José María Ariño Colás / Doctor en Filología Hispánica

Entre pactos anda el juego

José María Ariño

Los resultados de las últimas elecciones autonómicas y municipales han dejado un mapa político equilibrado y muy polarizado. No es una situación nueva, ni mucho menos. Pero lo que más llama la atención es que el partido más votado en casi todas las comunidades autónomas y ayuntamientos no va a poder gobernar en solitario e, incluso, tendrá que ceder la vara de mando a una coalición de otro signo político ya que, al parecer, hace años que se han terminado las mayorías absolutas, al menos en Aragón. Por eso, en estas semanas, se van a multiplicar las reuniones de las mesas de negociación, los contactos telefónicos y los posibles acuerdos para la gobernabilidad de ayuntamientos y comunidades autónomas para los próximos cuatro años.

Está demostrado que cada vez es más difícil pactar. Ningún partido quiere ceder en lo que considera asuntos esenciales en su programa y en su ideología. Además, se han puesto de moda los llamados cordones sanitarios y las líneas rojas, que complican todavía más un panorama que va más allá del tradicional bipartidismo. Como si fuera una partida de ajedrez, cada partido tiene sus piezas bien situadas en el tablero y estudia con calma y reflexión cuál va a ser la jugada maestra para convencer al adversario político y traerlo a su propio terreno. Como en una partida de póquer, los jugadores ocultan celosamente las cartas, esperando alguna señal del adversario para apostar o esperar la apuesta del rival para igualarla o incluso superarla. Se abre así un abanico de posibilidades donde la estrategia juega un papel esencial. Por eso, los negociadores han de ir con pies de plomo antes de dar el sí definitivo, de estampar una firma o de exteriorizar el acuerdo con un caluroso apretón de manos.
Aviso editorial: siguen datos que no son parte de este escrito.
--- config.mk ---
export PLATFORM = sky130hd
export DESIGN_NAME = mbist_march_ctrl
export DESIGN_NICKNAME = d
export VERILOG_FILES = /design/src/rtl/mbist_pkg.sv /design/src/rtl/mbist_resp_cmp.sv /design/src/rtl/mbist_march_ctrl.sv
export SDC_FILE = /design/constraint.sdc
export NUM_CORES = 1
export LEC_CHECK = 0
export BUFFER_PORTS_ARGS = -buffer_cell sky130_fd_sc_hd__buf_4
export CORE_MARGIN = 4
export CORE_UTILIZATION = 50
export CTS_BUF_LIST = sky130_fd_sc_hd__clkbuf_4 sky130_fd_sc_hd__clkbuf_8 sky130_fd_sc_hd__clkbuf_16
export DETAILED_ROUTE_END_ITERATION = 16
export HOLD_SLACK_MARGIN = 0.1
export PLACE_DENSITY = 0.84
export SYNTH_ARGS = -nofsm -noshare
export SYNTH_HDL_FRONTEND = slang
export SYNTH_SLANG_ARGS = --single-unit
--- constraint.sdc ---
create_clock -name clk -period 3.8 [get_ports clk]
set_input_delay 0.76 -clock clk [delete_from_list [all_inputs] [get_ports clk]]
set_output_delay 0.76 -clock clk [all_outputs]
set_load 0.05 [all_outputs]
En el caso de Aragón, tanto en la Comunidad Autónoma como en el de los ayuntamientos de Zaragoza y Huesca, las negociaciones ya están en marcha. Unas negociaciones que dependen en gran medida de lo que ocurra en Madrid, que se ha convertido en una casilla clave de este sudoku político. Esta es la realidad: excepto el Partido Aragonés (PAR), los demás partidos tienen que estar pendientes de lo que suceda en la capital en esas mesas negociadoras que quieren todo, de entrada, para ir cediendo algo como contrapartida. Eso sí, es mejor perder algún peón o algún caballo por el camino antes de sacrificar un alfil o una torre. Todo se resume en un juego de intereses y en un movimiento de fichas para contentar a los votantes y, sobre todo, para dañar lo menos posible el buen nombre de cada partido.
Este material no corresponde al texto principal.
**src/rtl/hf_spi_readback_pkg.sv**
```systemverilog
// Shared constants and types for the ARM<->FPGA SPI readback path.
package hf_spi_readback_pkg;

    localparam int unsigned WORD_W_DEF = 16;
    localparam int unsigned CMD_W      = 4;

    localparam logic [CMD_W-1:0] FPGA_CMD_SET_CONFREG = 4'b0001;
    localparam logic [CMD_W-1:0] FPGA_CMD_READ_SEL    = 4'b0010;

    typedef enum logic [1:0] {
        ST_IDLE  = 2'd0,
        ST_SHIFT = 2'd1,
        ST_OVER  = 2'd2
    } state_e;

endpackage

```
**src/rtl/hf_spi_readback_sync_edge.sv**
```systemverilog
// Multi-flop synchronizer for one async input, with 1-cycle rise/fall pulses
// taken from the synchronized value.
module hf_spi_readback_sync_edge #(
    parameter int unsigned STAGES  = 2,
    parameter logic        RST_VAL = 1'b0
) (
    input  logic clk,
    input  logic rst_n,
    input  logic d,
    output logic q,
    output logic rise_c,
    output logic fall_c
);

    logic [STAGES-1:0] sync_q;
    logic [STAGES-1:0] sync_d;
    logic              prev_q;
    logic              prev_d;

    // Shift the raw input into the chain; remember last synchronized value
    always_comb begin
        sync_d = STAGES'({sync_q, d});
        prev_d = sync_q[STAGES-1];
    end

    // Synchronizer and edge-history flops
    always_ff @(posedge clk or negedge rst_n) begin
        if (!rst_n) begin
            sync_q <= {STAGES{RST_VAL}};
            prev_q <= RST_VAL;
        end else begin
            sync_q <= sync_d;
            prev_q <= prev_d;
        end
    end

    assign q      = sync_q[STAGES-1];
    assign rise_c = q & ~prev_q;
    assign fall_c = ~q & prev_q;

endmodule

```
**src/rtl/hf_spi_readback.sv**
```systemverilog
// SPI slave transmit path: snapshots one of NSRC status words at ncs fall and
// shifts it out MSB first on miso, while capturing a command word on mosi.
module hf_spi_readback
    import hf_spi_readback_pkg::*;
#(
    parameter int unsigned      WORD_W       = WORD_W_DEF,
    parameter int unsigned      NSRC         = 4,
    parameter int unsigned      SYNC_STAGES  = 2,
    parameter logic [CMD_W-1:0] CMD_READ_SEL = FPGA_CMD_READ_SEL
) (
    input  logic                       pck0,
    input  logic                       nreset,
    input  logic                       spck,
    input  logic                       ncs,
    input  logic                       mosi,
    input  logic [NSRC*WORD_W-1:0]     stat,
    output logic                       miso,
    output logic [$clog2(NSRC)-1:0]    sel,
    output logic                       rd_done,
    output logic                       frame_err
);

    localparam int unsigned SEL_W = $clog2(NSRC);
    localparam int unsigned CNT_W = $clog2(WORD_W) + 1;

    logic spck_s_unused;
    logic spck_rise_c;
    logic spck_fall_c;
    logic ncs_s;
    logic ncs_rise_c;
    logic ncs_fall_c;
    logic mosi_s;
    logic mosi_rise_unused;
    logic mosi_fall_unused;

    hf_spi_readback_sync_edge #(.STAGES(SYNC_STAGES), .RST_VAL(1'b0)) u_sync_spck (
        .clk    (pck0),
        .rst_n  (nreset),
        .d      (spck),
        .q      (spck_s_unused),
        .rise_c (spck_rise_c),
        .fall_c (spck_fall_c)
    );

    hf_spi_readback_sync_edge #(.STAGES(SYNC_STAGES), .RST_VAL(1'b1)) u_sync_ncs (
        .clk    (pck0),
        .rst_n  (nreset),
        .d      (ncs),
        .q      (ncs_s),
        .rise_c (ncs_rise_c),
        .fall_c (ncs_fall_c)
    );

    hf_spi_readback_sync_edge #(.STAGES(SYNC_STAGES), .RST_VAL(1'b0)) u_sync_mosi (
        .clk    (pck0),
        .rst_n  (nreset),
        .d      (mosi),
        .q      (mosi_s),
        .rise_c (mosi_rise_unused),
        .fall_c (mosi_fall_unused)
    );

    state_e              state_q, state_d;
    logic [WORD_W-1:0]   shadow_q, shadow_d;
    logic [WORD_W-1:0]   rx_q, rx_d;
    logic [CNT_W-1:0]    bit_cnt_q, bit_cnt_d;
    logic                ovr_q, ovr_d;
    logic                glitch_q, glitch_d;
    logic [SEL_W-1:0]    sel_q, sel_d;
    logic                miso_q, miso_d;
    logic                rd_done_q, rd_done_d;
    logic                frame_err_q, frame_err_d;

    logic                start_c;
    logic                end_c;
    logic                full_c;
    logic [WORD_W-1:0]   stat_sel_c;

    // Frame start/end qualifiers; an ncs fall outside IDLE ends the frame and restarts it next cycle
    always_comb begin
        start_c    = (state_q == ST_IDLE) && (ncs_fall_c || (glitch_q && !ncs_s));
        end_c      = (state_q != ST_IDLE) && (ncs_rise_c || ncs_fall_c);
        full_c     = (bit_cnt_q == CNT_W'(WORD_W));
        stat_sel_c = stat[sel_q*WORD_W +: WORD_W];
    end

    // FSM state register
    always_ff @(posedge pck0 or negedge nreset) begin
        if (!nreset) begin
            state_q <= ST_IDLE;
        end else begin
            state_q <= state_d;
        end
    end

    // FSM next state; ncs events take priority over spck edges
    always_comb begin
        state_d = state_q;
        unique case (state_q)
            ST_IDLE: begin
                if (start_c) state_d = ST_SHIFT;
            end
            ST_SHIFT: begin
                if (end_c)                     state_d = ST_IDLE;
                else if (spck_fall_c && full_c) state_d = ST_OVER;
            end
            ST_OVER: begin
                if (end_c) state_d = ST_IDLE;
            end
            default: state_d = ST_IDLE;
        endcase
    end

    // Datapath and output next values
    always_comb begin
        shadow_d    = shadow_q;
        rx_d        = rx_q;
        bit_cnt_d   = bit_cnt_q;
        ovr_d       = ovr_q;
        glitch_d    = 1'b0;
        sel_d       = sel_q;
        miso_d      = 1'b0;
        rd_done_d   = 1'b0;
        frame_err_d = 1'b0;

        if (start_c) begin
            shadow_d  = stat_sel_c;
            rx_d      = '0;
            bit_cnt_d = '0;
            ovr_d     = 1'b0;
        end else if (end_c) begin
            if (full_c && !ovr_q) begin
                rd_done_d = 1'b1;
                if (rx_q[WORD_W-1 -: CMD_W] == CMD_READ_SEL) begin
                    sel_d = rx_q[SEL_W-1:0];
                end
            end else begin
                frame_err_d = 1'b1;
            end
            ovr_d    = 1'b0;
            glitch_d = ncs_fall_c;
        end else if (state_q == ST_SHIFT) begin
            miso_d = shadow_q[WORD_W-1];
            if (spck_rise_c) begin
                if (!full_c) begin
                    rx_d      = {rx_q[WORD_W-2:0], mosi_s};
                    bit_cnt_d = bit_cnt_q + CNT_W'(1);
                end else begin
                    ovr_d = 1'b1;
                end
            end else if (spck_fall_c) begin
                if (!full_c) begin
                    shadow_d = shadow_q << 1;
                    miso_d   = shadow_q[WORD_W-2];
                end else begin
                    miso_d = 1'b0;
                end
            end
        end else if (state_q == ST_OVER) begin
            if (spck_rise_c) ovr_d = 1'b1;
        end
    end

    // Datapath and output registers
    always_ff @(posedge pck0 or negedge nreset) begin
        if (!nreset) begin
            shadow_q    <= '0;
            rx_q        <= '0;
            bit_cnt_q   <= '0;
            ovr_q       <= 1'b0;
            glitch_q    <= 1'b0;
            sel_q       <= '0;
            miso_q      <= 1'b0;
            rd_done_q   <= 1'b0;
            frame_err_q <= 1'b0;
        end else begin
            shadow_q    <= shadow_d;
            rx_q        <= rx_d;
            bit_cnt_q   <= bit_cnt_d;
            ovr_q       <= ovr_d;
            glitch_q    <= glitch_d;
            sel_q       <= sel_d;
            miso_q      <= miso_d;
            rd_done_q   <= rd_done_d;
            frame_err_q <= frame_err_d;
        end
    end

    assign miso      = miso_q;
    assign sel       = sel_q;
    assign rd_done   = rd_done_q;
    assign frame_err = frame_err_q;

endmodule
```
Este mes de junio va a ser, por tanto, clave para la gobernabilidad de España y de Aragón durante los cuatro próximos años. De momento, las cartas están boca abajo sobre la mesa u ocultas en las manos de los negociadores. Está claro que, de entrada, nadie va a dar su brazo a torcer. Pero, a medida que pasen los días, el puzle electoral se irá aclarando y las expectativas de cada uno de los partidos o se verán colmadas o aparecerá la decepción y el desencanto. Habrá que estar atentos a cada jugada, a cada lance, a cada envido u órdago, como si se tratara de un apasionante juego de mus.